══ INPUT DATA
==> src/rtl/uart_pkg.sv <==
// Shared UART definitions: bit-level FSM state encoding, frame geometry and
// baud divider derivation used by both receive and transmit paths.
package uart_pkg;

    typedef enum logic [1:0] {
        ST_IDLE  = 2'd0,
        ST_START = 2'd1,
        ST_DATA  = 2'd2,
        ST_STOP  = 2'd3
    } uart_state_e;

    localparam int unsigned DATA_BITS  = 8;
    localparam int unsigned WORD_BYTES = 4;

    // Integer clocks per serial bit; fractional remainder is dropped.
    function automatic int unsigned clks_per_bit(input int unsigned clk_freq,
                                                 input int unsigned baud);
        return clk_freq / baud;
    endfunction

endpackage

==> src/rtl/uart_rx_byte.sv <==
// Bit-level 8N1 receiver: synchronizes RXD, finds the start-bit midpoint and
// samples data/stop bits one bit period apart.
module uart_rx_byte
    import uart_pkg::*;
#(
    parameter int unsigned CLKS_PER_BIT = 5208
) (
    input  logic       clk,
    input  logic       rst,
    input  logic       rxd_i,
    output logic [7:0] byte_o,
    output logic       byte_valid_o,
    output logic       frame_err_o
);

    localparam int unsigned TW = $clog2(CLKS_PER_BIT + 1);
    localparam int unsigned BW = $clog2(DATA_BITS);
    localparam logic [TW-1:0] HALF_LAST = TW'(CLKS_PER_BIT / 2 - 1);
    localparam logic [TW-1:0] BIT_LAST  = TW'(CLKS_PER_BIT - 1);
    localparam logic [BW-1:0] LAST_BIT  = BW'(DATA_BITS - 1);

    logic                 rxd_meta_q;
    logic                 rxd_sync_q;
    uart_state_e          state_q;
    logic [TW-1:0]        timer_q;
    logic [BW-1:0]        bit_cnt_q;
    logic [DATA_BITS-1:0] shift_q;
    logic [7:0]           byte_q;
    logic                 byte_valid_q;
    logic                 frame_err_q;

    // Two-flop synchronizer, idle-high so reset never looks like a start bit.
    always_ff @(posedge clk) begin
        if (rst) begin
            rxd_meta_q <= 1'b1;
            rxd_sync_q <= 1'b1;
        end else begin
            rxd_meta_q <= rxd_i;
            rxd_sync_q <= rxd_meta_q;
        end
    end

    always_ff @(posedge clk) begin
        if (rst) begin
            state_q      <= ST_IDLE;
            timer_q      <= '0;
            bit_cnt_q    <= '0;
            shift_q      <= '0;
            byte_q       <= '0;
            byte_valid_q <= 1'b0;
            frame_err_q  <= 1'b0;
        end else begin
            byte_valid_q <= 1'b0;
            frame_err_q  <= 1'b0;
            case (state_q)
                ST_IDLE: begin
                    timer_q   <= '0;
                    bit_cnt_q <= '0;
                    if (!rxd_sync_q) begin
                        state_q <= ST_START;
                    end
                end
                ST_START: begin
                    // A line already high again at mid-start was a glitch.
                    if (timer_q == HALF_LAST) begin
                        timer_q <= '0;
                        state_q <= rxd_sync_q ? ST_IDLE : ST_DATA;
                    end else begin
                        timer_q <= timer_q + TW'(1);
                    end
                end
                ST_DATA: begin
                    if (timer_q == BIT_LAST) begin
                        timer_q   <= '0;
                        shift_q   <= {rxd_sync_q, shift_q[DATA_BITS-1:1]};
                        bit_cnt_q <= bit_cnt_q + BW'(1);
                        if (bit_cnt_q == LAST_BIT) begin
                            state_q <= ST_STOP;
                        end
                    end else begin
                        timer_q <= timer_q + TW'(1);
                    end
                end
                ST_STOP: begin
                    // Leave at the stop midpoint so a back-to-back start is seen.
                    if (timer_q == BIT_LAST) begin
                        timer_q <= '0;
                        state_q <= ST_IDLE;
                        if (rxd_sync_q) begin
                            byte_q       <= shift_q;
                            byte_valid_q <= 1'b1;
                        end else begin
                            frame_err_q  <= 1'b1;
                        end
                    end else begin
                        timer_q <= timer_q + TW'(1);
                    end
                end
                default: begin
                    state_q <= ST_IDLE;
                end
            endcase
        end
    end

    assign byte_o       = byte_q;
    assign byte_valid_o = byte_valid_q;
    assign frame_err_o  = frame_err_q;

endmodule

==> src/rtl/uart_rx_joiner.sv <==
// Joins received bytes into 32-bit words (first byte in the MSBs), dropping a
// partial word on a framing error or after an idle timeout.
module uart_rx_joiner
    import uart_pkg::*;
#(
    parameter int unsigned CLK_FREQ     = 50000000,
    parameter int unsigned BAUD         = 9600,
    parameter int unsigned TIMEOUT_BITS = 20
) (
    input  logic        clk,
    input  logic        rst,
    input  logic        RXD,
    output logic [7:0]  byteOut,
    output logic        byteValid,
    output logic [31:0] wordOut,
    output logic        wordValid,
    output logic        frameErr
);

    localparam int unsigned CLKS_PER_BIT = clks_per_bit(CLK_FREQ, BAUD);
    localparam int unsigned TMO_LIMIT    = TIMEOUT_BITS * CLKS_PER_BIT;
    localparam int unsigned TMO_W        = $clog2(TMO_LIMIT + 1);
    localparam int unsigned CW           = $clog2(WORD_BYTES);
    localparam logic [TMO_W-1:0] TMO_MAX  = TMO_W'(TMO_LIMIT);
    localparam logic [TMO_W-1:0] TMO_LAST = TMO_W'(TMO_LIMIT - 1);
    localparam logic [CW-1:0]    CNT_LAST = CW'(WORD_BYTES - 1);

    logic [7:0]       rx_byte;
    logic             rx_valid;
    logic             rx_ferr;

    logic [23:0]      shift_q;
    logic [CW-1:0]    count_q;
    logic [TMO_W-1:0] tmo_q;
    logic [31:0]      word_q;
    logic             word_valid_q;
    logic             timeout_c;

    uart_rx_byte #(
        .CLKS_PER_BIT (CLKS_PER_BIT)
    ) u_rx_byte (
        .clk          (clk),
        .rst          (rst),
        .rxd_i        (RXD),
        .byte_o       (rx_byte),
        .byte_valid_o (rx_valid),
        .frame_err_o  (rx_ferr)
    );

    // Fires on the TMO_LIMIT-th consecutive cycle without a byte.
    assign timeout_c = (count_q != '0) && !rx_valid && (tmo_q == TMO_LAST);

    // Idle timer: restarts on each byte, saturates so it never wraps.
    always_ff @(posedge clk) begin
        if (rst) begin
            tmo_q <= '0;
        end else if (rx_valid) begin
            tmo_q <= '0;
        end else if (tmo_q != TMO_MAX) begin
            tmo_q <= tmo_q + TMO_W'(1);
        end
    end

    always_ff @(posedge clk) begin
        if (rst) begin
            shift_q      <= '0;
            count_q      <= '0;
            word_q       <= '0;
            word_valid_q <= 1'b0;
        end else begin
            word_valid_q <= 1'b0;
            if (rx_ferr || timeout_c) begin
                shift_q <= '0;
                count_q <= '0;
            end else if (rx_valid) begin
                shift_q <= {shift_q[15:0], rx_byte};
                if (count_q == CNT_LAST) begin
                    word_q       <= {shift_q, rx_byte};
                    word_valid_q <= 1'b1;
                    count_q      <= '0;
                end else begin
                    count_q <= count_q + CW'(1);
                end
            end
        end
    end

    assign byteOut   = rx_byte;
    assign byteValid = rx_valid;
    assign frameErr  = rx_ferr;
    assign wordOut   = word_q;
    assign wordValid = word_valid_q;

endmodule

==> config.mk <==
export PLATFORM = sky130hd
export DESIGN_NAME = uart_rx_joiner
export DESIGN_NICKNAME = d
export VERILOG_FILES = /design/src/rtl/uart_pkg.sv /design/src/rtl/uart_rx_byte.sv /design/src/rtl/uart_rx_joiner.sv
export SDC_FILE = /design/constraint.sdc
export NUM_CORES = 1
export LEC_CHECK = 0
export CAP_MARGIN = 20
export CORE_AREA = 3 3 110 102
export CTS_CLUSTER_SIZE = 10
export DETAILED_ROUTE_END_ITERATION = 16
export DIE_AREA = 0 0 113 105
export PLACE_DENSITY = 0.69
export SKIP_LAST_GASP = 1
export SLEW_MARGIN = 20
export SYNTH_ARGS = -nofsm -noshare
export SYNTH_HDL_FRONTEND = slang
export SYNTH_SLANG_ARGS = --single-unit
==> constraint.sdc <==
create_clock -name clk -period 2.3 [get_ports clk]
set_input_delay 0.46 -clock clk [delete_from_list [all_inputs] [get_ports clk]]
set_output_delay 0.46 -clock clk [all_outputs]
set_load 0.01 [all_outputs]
════
* ACTIVITY:
Reproduce exactly every line between the line with "create_clock -name clk" and the last line of the records above, both included.

* EXERCISE OUTPUT:
create_clock -name clk -period 2.3 [get_ports clk]
set_input_delay 0.46 -clock clk [delete_from_list [all_inputs] [get_ports clk]]
set_output_delay 0.46 -clock clk [all_outputs]
set_load 0.01 [all_outputs]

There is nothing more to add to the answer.